Abbreviations: ALL, acute lymphoblastic leukemia; ASD, atrial septal defect; BIO myectomy, bilateral inferior oblique myectomy; DD, developmental delay; GER, gastroesophageal reflux; IQ, intelligence quotient; ONLD, obstruction of the nasolacrimal duct; PDA, patent ductus arteriosus; UN, unknown; VUR, vesicourinary reflux.

a

Body mass index ≥95th percentile for children or ≥25.0 kg/m2 for adults.

b

Typical face, but no detailed medical records.

c

References for coding sequences are NM_004380.3 for CREBBP and NM_001429.4 for EP300.

d

References for protein‐based sequences are NP_004371.2 for CREBBP and NP_001420.2 for EP300.

3.1. Clinical characteristics

Eight of eighteen patients (44%) were admitted to the neonatal intensive care unit immediately after birth and maternal preeclampsia was noted in one patient. At clinical diagnosis, short stature (≤3rd percentile for height) was noted in 72% (13/18) of patients, and microcephaly (≤3rd percentile for occipital frontal circumference) was observed in 82% (14/17) of patients. Obesity (body mass index ≥95th percentile for children or ≥25.0 kg/m2 for adults) was observed in 24% (4/17) of patients at the last visit.

Most patients showed typical RSTS features, including highly arched eyebrows, large beaked noses, low hanging columella, grimacing smile and broad thumbs and halluces. Especially, broad thumbs and/or halluces were the most common features (100%) in this cohort. Strabismus was observed in 33% (8/24) of individuals, and additional ocular anomalies (cataract, glaucoma‐like disc, optic disc coloboma, nystagmus, nasolacrimal duct obstruction, ptosis, and visual impairment) were found in 9 of 24 (38%) patients. Surgery for strabismus was performed in four (4/24, 17%) patients. Congenital heart defects (atrial septal defect, ventricular septal defect, and patent ductus arteriosus) were observed in nine patients (36%). Genitourinary problems (undescended testes, micropenis, and vesicourinary reflux) were noted in 46% (11/24) of patients, and 44% (7/16) of male patients underwent orchiopexy surgery. Feeding difficulty with gastroesophageal reflux was observed in 10 of 22 (45%) patients. Inguinal hernia repair was performed in one (4%) patients. Scoliosis was noted in three (3/24, 13%) patients during follow‐up, and various skeletal abnormalities (dislocation of the radial head, funnel chest, anterior wedging of thoracic spines, and left coronal suture synostosis) were observed in 4 of 24 (17%) patients. Three (12%) patients showed excessive keloid formation, pilomatricoma was diagnosed in one (4%) patient, and desmoid tumor was noted in one (4%) patient.
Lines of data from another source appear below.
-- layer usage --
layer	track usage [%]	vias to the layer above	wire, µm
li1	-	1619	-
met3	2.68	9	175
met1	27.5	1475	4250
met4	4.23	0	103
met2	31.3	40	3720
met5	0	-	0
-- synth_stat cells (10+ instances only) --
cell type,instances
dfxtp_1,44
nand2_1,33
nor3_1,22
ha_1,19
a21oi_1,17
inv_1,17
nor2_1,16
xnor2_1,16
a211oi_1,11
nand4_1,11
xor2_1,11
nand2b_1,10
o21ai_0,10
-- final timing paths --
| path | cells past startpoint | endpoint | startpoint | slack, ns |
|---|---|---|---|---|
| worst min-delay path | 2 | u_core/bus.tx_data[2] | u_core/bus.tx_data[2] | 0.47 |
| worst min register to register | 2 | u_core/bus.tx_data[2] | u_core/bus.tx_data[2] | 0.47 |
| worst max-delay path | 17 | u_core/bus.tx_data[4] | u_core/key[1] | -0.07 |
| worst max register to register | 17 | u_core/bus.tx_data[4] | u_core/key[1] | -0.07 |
File: config.mk
export PLATFORM = sky130hd
export DESIGN_NAME = ram_arbiter
export DESIGN_NICKNAME = d
export VERILOG_FILES = /design/src/rtl/ram_arbiter.sv
export SDC_FILE = /design/constraint.sdc
export NUM_CORES = 1
export LEC_CHECK = 0
export CORE_ASPECT_RATIO = 1.4
export CORE_MARGIN = 1
export CORE_UTILIZATION = 30
export CTS_BUF_LIST = sky130_fd_sc_hd__clkbuf_4 sky130_fd_sc_hd__clkbuf_8
export DETAILED_ROUTE_END_ITERATION = 16
export PLACE_DENSITY = 0.67
export RECOVER_POWER = 50
export SETUP_SLACK_MARGIN = 0.15
export SKIP_CTS_REPAIR_TIMING = 1
export SLEW_MARGIN = 20
export SYNTH_ARGS = -nofsm -noshare
export SYNTH_HDL_FRONTEND = slang
export SYNTH_SLANG_ARGS = --single-unit
File: constraint.sdc
create_clock -name clock -period 6.65 [get_ports clock]
set_input_delay 1.995 -clock clock [delete_from_list [all_inputs] [get_ports clock]]
set_output_delay 1.995 -clock clock [all_outputs]
set_load 0.01 [all_outputs]
[config.mk]
export PLATFORM = sky130hd
export DESIGN_NAME = mem_io_sequencer
export DESIGN_NICKNAME = d
export VERILOG_FILES = /design/src/rtl/mem_io_sequencer.sv
export SDC_FILE = /design/constraint.sdc
export NUM_CORES = 1
export LEC_CHECK = 0
export CAP_MARGIN = 5
export CORE_MARGIN = 4
export CORE_UTILIZATION = 40
export CTS_CLUSTER_SIZE = 16
export DETAILED_ROUTE_END_ITERATION = 12
export GPL_TIMING_DRIVEN = 0
export PLACE_DENSITY = 0.75
export SLEW_MARGIN = 20
export SYNTH_ARGS = -nofsm -noshare
export SYNTH_HDL_FRONTEND = slang
export SYNTH_SLANG_ARGS = --single-unit
[constraint.sdc]
create_clock -name clk -period 6.1 [get_ports clk]
set_clock_uncertainty 0.15 [all_clocks]
set_input_delay 1.83 -clock clk [delete_from_list [all_inputs] [get_ports clk]]
set_output_delay 1.83 -clock clk [all_outputs]
set_load 0.02 [all_outputs]
[src/rtl/mem_io_sequencer.sv]
// Memory-port sequencer: owns the single data-RAM port and hands it between the
// processor (RUN) and a paced valid/ready streaming engine (STREAM). The processor
// is held in reset outside RUN. Two MMIO input registers are decoded on the
// processor read path.
module mem_io_sequencer #(
  parameter int unsigned       ADDR_W      = 18,
  parameter int unsigned       DATA_W      = 8,
  parameter logic [ADDR_W-1:0] MMIO_BASE   = 18'h3D08D,
  parameter int unsigned       STREAM_BASE = 0,
  parameter int unsigned       STREAM_LEN  = 76800,
  parameter int unsigned       PACE_DIV    = 1
) (
  input  logic              clk,
  input  logic              rst,
  input  logic              start,
  input  logic              abort,
  input  logic              cpu_done,
  output logic              cpu_rst,
  input  logic [ADDR_W-1:0] cpu_addr,
  input  logic              cpu_wren,
  output logic [DATA_W-1:0] cpu_rdata,
  input  logic [DATA_W-1:0] mmio_in0,
  input  logic [DATA_W-1:0] mmio_in1,
  output logic [ADDR_W-1:0] mem_addr,
  output logic              mem_wren,
  input  logic [DATA_W-1:0] mem_rdata,
  output logic [DATA_W-1:0] out_data,
  output logic              out_valid,
  input  logic              out_ready,
  output logic              out_last,
  output logic              busy,
  output logic              done,
  output logic [1:0]        state
);

  // Beat index must be able to hold STREAM_LEN itself (the "all fetched" value).
  localparam int unsigned IdxW  = $clog2(STREAM_LEN + 1);
  localparam int unsigned PaceW = (PACE_DIV > 1) ? $clog2(PACE_DIV) : 1;

  localparam logic [IdxW-1:0]   LenIdx     = IdxW'(STREAM_LEN);
  localparam logic [IdxW-1:0]   LastIdx    = IdxW'(STREAM_LEN - 1);
  localparam logic [PaceW-1:0]  PaceReload = PaceW'(PACE_DIV - 1);
  localparam logic [ADDR_W-1:0] BaseAddr   = ADDR_W'(STREAM_BASE);
  localparam logic [ADDR_W-1:0] Mmio1Addr  = MMIO_BASE + ADDR_W'(1);

  typedef enum logic [1:0] {
    StIdle   = 2'd0,
    StRun    = 2'd1,
    StStream = 2'd2,
    StDone   = 2'd3
  } state_e;

  state_e state_q, state_d;

  logic [IdxW-1:0]  fetch_idx_q, fetch_idx_d;
  logic [PaceW-1:0] pace_q, pace_d;

  // Two-entry output FIFO: circular storage with separate read/write pointers.
  logic [1:0][DATA_W-1:0] fifo_data_q, fifo_data_d;
  logic [1:0]             fifo_last_q, fifo_last_d;
  logic                   rd_ptr_q, rd_ptr_d;
  logic                   wr_ptr_q, wr_ptr_d;
  logic [1:0]             count_q, count_d;

  logic              stream_enter;
  logic              pop;
  logic              fetch;
  logic              head_last;
  logic [ADDR_W-1:0] stream_addr;

  assign out_valid   = (count_q != 2'd0);
  assign out_data    = fifo_data_q[rd_ptr_q];
  assign head_last   = fifo_last_q[rd_ptr_q];
  assign out_last    = out_valid & head_last;
  assign pop         = out_valid & out_ready;
  assign stream_addr = BaseAddr + ADDR_W'(fetch_idx_q);
  assign state       = state_q;

  // A fetch needs a free slot once this cycle's pop (if any) has been taken into account.
  assign fetch = (state_q == StStream) && (fetch_idx_q < LenIdx) && (pace_q == '0) &&
                 ((count_q != 2'd2) || pop);

  // Processor read path: MMIO decode in front of RAM read data.
  always_comb begin
    cpu_rdata = mem_rdata;
    if (cpu_addr == MMIO_BASE) begin
      cpu_rdata = mmio_in0;
    end else if (cpu_addr == Mmio1Addr) begin
      cpu_rdata = mmio_in1;
    end
  end

  // Sequencer FSM next state and RAM-port / processor-control outputs.
  always_comb begin
    state_d      = state_q;
    stream_enter = 1'b0;
    cpu_rst      = 1'b1;
    mem_wren     = 1'b0;
    mem_addr     = BaseAddr;
    busy         = 1'b0;
    done         = 1'b0;
    unique case (state_q)
      StIdle: begin
        if (start) state_d = StRun;
      end
      StRun: begin
        cpu_rst  = 1'b0;
        mem_addr = cpu_addr;
        mem_wren = cpu_wren;
        busy     = 1'b1;
        if (cpu_done) begin
          state_d      = StStream;
          stream_enter = 1'b1;
        end
      end
      StStream: begin
        mem_addr = stream_addr;
        busy     = 1'b1;
        if (pop && head_last) state_d = StDone;
      end
      StDone: begin
        done = 1'b1;
        if (start) state_d = StRun;
      end
      default: state_d = StIdle;
    endcase
    // Abort overrides every other transition.
    if (abort) begin
      state_d      = StIdle;
      stream_enter = 1'b0;
    end
  end

  // Stream engine next state: beat index, pacing counter and FIFO.
  always_comb begin
    fetch_idx_d = fetch_idx_q;
    pace_d      = pace_q;
    fifo_data_d = fifo_data_q;
    fifo_last_d = fifo_last_q;
    rd_ptr_d    = rd_ptr_q;
    wr_ptr_d    = wr_ptr_q;
    count_d     = count_q;
    if (abort || stream_enter) begin
      fetch_idx_d = '0;
      pace_d      = '0;
      rd_ptr_d    = 1'b0;
      wr_ptr_d    = 1'b0;
      count_d     = 2'd0;
    end else begin
      if (pop) begin
        rd_ptr_d = ~rd_ptr_q;
      end
      if (fetch) begin
        fifo_data_d[wr_ptr_q] = mem_rdata;
        fifo_last_d[wr_ptr_q] = (fetch_idx_q == LastIdx);
        wr_ptr_d              = ~wr_ptr_q;
        fetch_idx_d           = fetch_idx_q + IdxW'(1);
        pace_d                = PaceReload;
      end else if (pace_q != '0) begin
        pace_d = pace_q - PaceW'(1);
      end
      count_d = count_q + 2'(fetch) - 2'(pop);
    end
  end

  // State registers with asynchronous reset.
  always_ff @(posedge clk or posedge rst) begin
    if (rst) begin
      state_q     <= StIdle;
      fetch_idx_q <= '0;
      pace_q      <= '0;
      fifo_data_q <= '0;
      fifo_last_q <= '0;
      rd_ptr_q    <= 1'b0;
      wr_ptr_q    <= 1'b0;
      count_q     <= 2'd0;
    end else begin
      state_q     <= state_d;
      fetch_idx_q <= fetch_idx_d;
      pace_q      <= pace_d;
      fifo_data_q <= fifo_data_d;
      fifo_last_q <= fifo_last_d;
      rd_ptr_q    <= rd_ptr_d;
      wr_ptr_q    <= wr_ptr_d;
      count_q     <= count_d;
    end
  end

endmodule
# Yosys cells after proc, flatten, opt, wreduce, memory -nomap -nowiden

Index checks and enable logic that the tools add are counted.

Flip-flop bits (word level): 42
Input port bits: 49
Output and inout bits: 42
Logic and storage cells: 83

Add/sub/neg operators: 4
Magnitude comparators: 4
Equal/unequal tests: 10
Multiplexer cells: 35
Bitwise gates (word level): 6
Reductions and logical operators: 15

Operator list:

| operator                                                                      | number |
|---|---|
| 8-bit two-way mux                                                             | 5 |
| 18-bit equality test (second input constant)                                  | 2 |
| 18-bit case mux with 2 select lines                                           | 1 |
| 17-bit two-way mux                                                            | 2 |
| 17-bit by 1-bit adder with 17-bit output (second input constant)              | 1 |
| 17-bit equality test (second input constant)                                  | 1 |
| 17-bit less-than comparator (second input constant)                           | 1 |
| 1-bit two-way mux                                                             | 17 |
| 16-bit bitwise mux                                                            | 1 |
| 2-bit two-way mux                                                             | 5 |
| 8-bit demux with 1-bit select                                                 | 1 |
| 2-bit case mux with 3 select lines                                            | 1 |
| 2-bit nonzero test                                                            | 3 |
| 1-bit logical AND                                                             | 5 |
| 2-bit equality test (second input constant)                                   | 2 |
| 1-bit by 2-bit less-than comparator with 1-bit output (second input constant) | 2 |
| 1-bit NOT                                                                     | 4 |
| 2-bit OR reduction                                                            | 2 |
| 3-bit by 1-bit inequality test with 1-bit output (second input constant)      | 1 |
| 3-bit by 2-bit inequality test with 1-bit output (second input constant)      | 1 |
| 3-bit inequality test (second input constant)                                 | 1 |
| 3-bit AND reduction                                                           | 1 |
| 2-bit by 1-bit adder with 2-bit output                                        | 1 |
| 1-bit bitwise AND                                                             | 2 |
| other kinds (10)                                                              | 11 |

# Longest topological paths before layout

Depth in word-level cells: 7
Mapped depth: 11
Depth with buffers taken out: 10

# Least setup slack after synthesis

No wires, ideal clock.

Path type: in2out
From: in cpu_addr[5]
To: out cpu_rdata[0]
Data arrival time: 3.502 ns
Required time: 4.120 ns
Setup slack: 0.618 ns
Stages on the path: 5
Cells stage by stage: nor4bb_1 > nand4_1 > or2_2 > clkbuf_1 > a221oi_1

Cells in the longest elaborated chain, start to end: 3
Elaborated cells between the ends (all ways): 4
Those cells by class: eq/ne (2); mux (2)

RTL lines:

| what                  | RTL line | text |
|---|---|---|
| start, declared       | 19       | `input logic [ADDR_W-1:0] cpu_addr,` |
| 18-bit equality test  | 88       | `end else if (cpu_addr == Mmio1Addr) begin` |
| 8-bit two-way mux     | 88       |  |
| 8-bit two-way mux (*) | 86       | `if (cpu_addr == MMIO_BASE) begin` |
| end, declared         | 21       | `output logic [DATA_W-1:0] cpu_rdata,` |

Every way passes the cells marked *; elsewhere a longest branch is shown, timed or not.

# Worst setup path in the final report

From: in cpu_addr[8]
To: out cpu_rdata[0]

Same word-level chain as after synthesis.

==> run summary <==
commonest cells after routing, fill and taps aside: clkdlybuf4s50_1, dfrtp_1, nor2_1
Net Switching: 547 uW
Die Span X: 91.2 microns
post-synthesis cell type count: 48
Initial DRT Pass Iterations: 5
DRT Wirelength: 8660 microns
Setup crit start kind: primary input
Data required, critical path: 4.12 ns
warning count from the yosys run: 0
Hold Fails Final Rpt: 0
worst slew pin tran: 0.927 ns
synth top area cells: dfrtp_1, mux2_2, mux2_4
VDD IR-drop max: 0.000127 V
Critical R2R Launch: state[0]
clk sinks: 41
delay-heaviest family, CP: simple AND/OR/NAND/NOR gates
PortBufs: 89
Setup crit start: cpu_addr[8]
Sw Ratio: 41.4%
synthesized area: 0.00277 sq mm
Max Cap Viol: 0
Final setup violation count: 0
Syn Area/Cell: 9.22 sq um
Post-layout nets: 453
worst rel slew slack: 37.9%
CP max stage cell: nor4_1
global-route usage over all layers: 20.9%
core footprint: 0.00676 sq mm
layout cells sized above 1: 14.1%
pwr/cell area: 342 mW/mm^2
Clock Tree Buf Depth: 2
antenna fix cells: 0
WS Path Type: in2out
CTS tree: done
combinational group share of total power: 57.7%
routed vias: 2815
sequential power share: 28.7%
Crit. End Element: primary output
Area Growth Syn to Fin: 39.5%
Worst path max stage delay: 0.45 ns
IO Count: 91
Post-CTS Hold Fix Bufs: 0
final critical-path required period: 6.08 ns
hpwl dp: 6440 microns
vias in the first global route: 2718
f_max: 164 MHz
P_leak: 1.60 nW
register area share after synthesis: 37.1%
gpl congestion: 0.835
initial core utilization: 40.9%
initial antenna violation count: 0
most common cell after layout, fill and taps aside: clkdlybuf4s50_1
number of synthesized flops with an enable pin: 0
Crit path arrival time: 4.10 ns
Hold Path Class: reg2reg
Yosys top cell area share: 37.1%
R2R Path End: count_q[1]
Post-Place Setup Slack: -0.730 ns
Rows: 30
post-synthesis net count: 355
Post-Synthesis Cells: 300
worst-path maximum fanout: 7
Yosys top cell by area: dfrtp_1
Async SR Flop Fraction: 100%
Tcrit/Tclk final: 99.7%
# H-tree levels: 2
outcome: finished, final reports clean
Iteration-0 DRC Markers: 187
first-pass GRT wire length: 13900 microns
CTS Root Cell: clkbuf_8
Reg clk slew, reported paths: 0.07 ns
Buffers & Inverters on Critical Path: 3
Clk Latency, worst-skew pair: 0.30 ns
Main synth FF type: dfrtp_1
Vias/cell: 5.89
# DRC: 0
Die Span Y: 91.2 microns
Crit path depth: 7
largest net degree at the start of global routing: 32
flops & latches, synth: 41
CP endpoint: cpu_rdata[0]
Reg2Reg Depth: 11
final non-filler cell total: 478
clock network power share: 13.6%
Die ar.: 0.00831 sq mm
Internal: 772 uW
Final Util: 57.1%
Slew Limit Fails: 0
Worst R2R Setup Slack: 3.16 ns
RSZ-0062 raised after global routing: false
crit-path cells: clkdlybuf4s50_1 -> nor4_1 -> nand4_1 -> or2_2 -> clkbuf_1 -> a221oi_2 -> clkdlybuf4s15_2
fin worst setup slack: 0.0167 ns
GR Overflow Total: 0
Placed Cells incl. Taps: 470
TritonCTS buffer count: 5
post-route ant nets: 0
WL per Instance: 18.1 microns
layout make-up:
cell class | instances | area (sq um)
tap | 80 | 100
multi-input combinational | 222 | 1610
timing repair buffer | 91 | 888
sequential | 41 | 1030
clock buffer | 7 | 86.3
fill | 586 | 2900
buffer | 20 | 81.3
inverter | 17 | 63.8
cells in the mapped netlist, types with 7 or more instances:
cell type  instances
nand3_1           10
inv_1             17
dfrtp_1           41
nor2_1            27
o21ai_0            8
a221oi_1           7
nor3_1             9
nand2_1           18
or4_1             10
a21oi_1           15
mux2_2            17
clkbuf_1          14
mux2_4             9
a22oi_1           17
o31ai_1           16
repair_timing:
action / in CTS / in global routing
buffers inserted: 1 / 0
setup endpoints to repair: 8 / 8
endpoints found under the hold margin: 0 / 0
pin swaps: 1 / 0
resized for setup: 13 / 20
registers in the layout, summed over array words and instances, names as in the netlist:
signal	count
count_q	2
fetch_idx_q	17
fifo_data_q	16
fifo_last_q	2
rd_ptr_q	1
state	2
wr_ptr_q	1
cell families (layout without fill, tap and decap cells):
kind of cell	Yosys count	count (layout)	synth area share (%)
buffers and inverters	37	135	5.25
adders and majority gates	6	6	2.71
and+or+nand+nor	104	104	20.2
xor gates and xnor gates	3	3	0.950
AOI/OAI and AO/OA	81	81	21.3
DFF	41	41	37.1
muxes	28	28	12.5
power by group through the flow:
stage / registers, mW / logic (mW) / clock network, mW
after floorplan: 0.377 / 0.450 / 0
after global placement: 0.378 / 0.744 / 0
after detailed placement: 0.383 / 0.759 / 0
after CTS: 0.377 / 0.762 / 0.182
after global routing: 0.386 / 0.816 / 0.199
final: 0.378 / 0.761 / 0.180
routing by layer:
metal / GRT usage (%) / part of all wire (%) / up-vias / wire (microns)
li1: - / - / 1323 / -
met1: 27.1 / 42 / 1381 / 3680
met2: 35.2 / 51 / 99 / 4380
met3: 4.06 / 5.3 / 12 / 462
met4: 6.16 / 1.6 / 0 / 139
met5: 0 / 0 / - / 0
worst reg2reg max path, cell delays in order, from the launching register on:
cell and delay (ns):
dfrtp_1 0.42, inv_1 0.10, ha_1 0.27, clkbuf_1 0.44, o211a_1 0.41, nand2_1 0.13
ha_1 0.30, inv_1 0.06, ha_1 0.16, xor2_1 0.19, xnor2_1 0.14, nor2_1 0.05
worst min-delay path by stage:
stage,from,to,slack [ns],cells past startpoint
after floorplan,fifo_data_q[10],fifo_data_q[10],0.32,1
after global placement,fifo_data_q[11],fifo_data_q[11],0.33,1
after detailed placement,fifo_data_q[5],fifo_data_q[5],0.34,1
after CTS,fifo_data_q[7],fifo_data_q[7],0.36,1
after global routing,fifo_data_q[1],fifo_data_q[1],0.38,1
final,fifo_data_q[15],fifo_data_q[15],0.36,1
per-stage QoR:
| step | area, sq um | power (mW) | setup TNS [ns] | hold WS (ns) |
|---|---|---|---|---|
| 5_1_grt | 3860 | 1.40 | 0 | 0.378 |
| 3_3_place_gp | 3760 | 1.12 | -5.08 | 0.333 |
| 3_5_place_dp | 3780 | 1.14 | -5.09 | 0.343 |
| 6_report | 3860 | 1.32 | 0 | 0.357 |
| 4_1_cts | 3870 | 1.32 | 0 | 0.361 |
| 2_1_floorplan | 2770 | 0.828 | 0 | 0.325 |
Note: power is estimated with default switching activity, not from simulation.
Regarding neurodevelopmental characteristics, more than one seizure event occurred in three (12%) patients, and two of them had been treated with anti‐epileptic drugs. Various structural anomalies of the central nervous system (tethered cord, volume loss of posterior periventricular white matter, delayed myelination, arachnoid cyst, Chiari I malformation, Moyamoya disease, and syringomyelia) were observed in 9 of 24 (38%) patients. Intellectual disability was clinically observed in 24 of 25 patients (96%). Objective neuropsychological tests (Wechsler Intelligence Scale for Children, KEDI‐WISC) were performed in eight patients, and the median intelligence quotient (IQ) was 46.5 (CREBBP mutated patients; range 34–47, EP300 mutated patients; range 51–52, and mutation‐negative patients; range 46–53). Autism spectrum disorder and aggressive behavior were diagnosed in 3 of 23 (13%) and 2 of 24 (8%) patients, respectively.

In patient (C‐01) with a CREBBP variant (c.2469_2470del, p.Gln823Hisfs*8), early pre‐B cell‐acute lymphoblastic leukemia developed at the age of 10 months and underwent allogeneic bone marrow transplantation. He was 10 years old and had visited the hospital routinely without disease recurrence.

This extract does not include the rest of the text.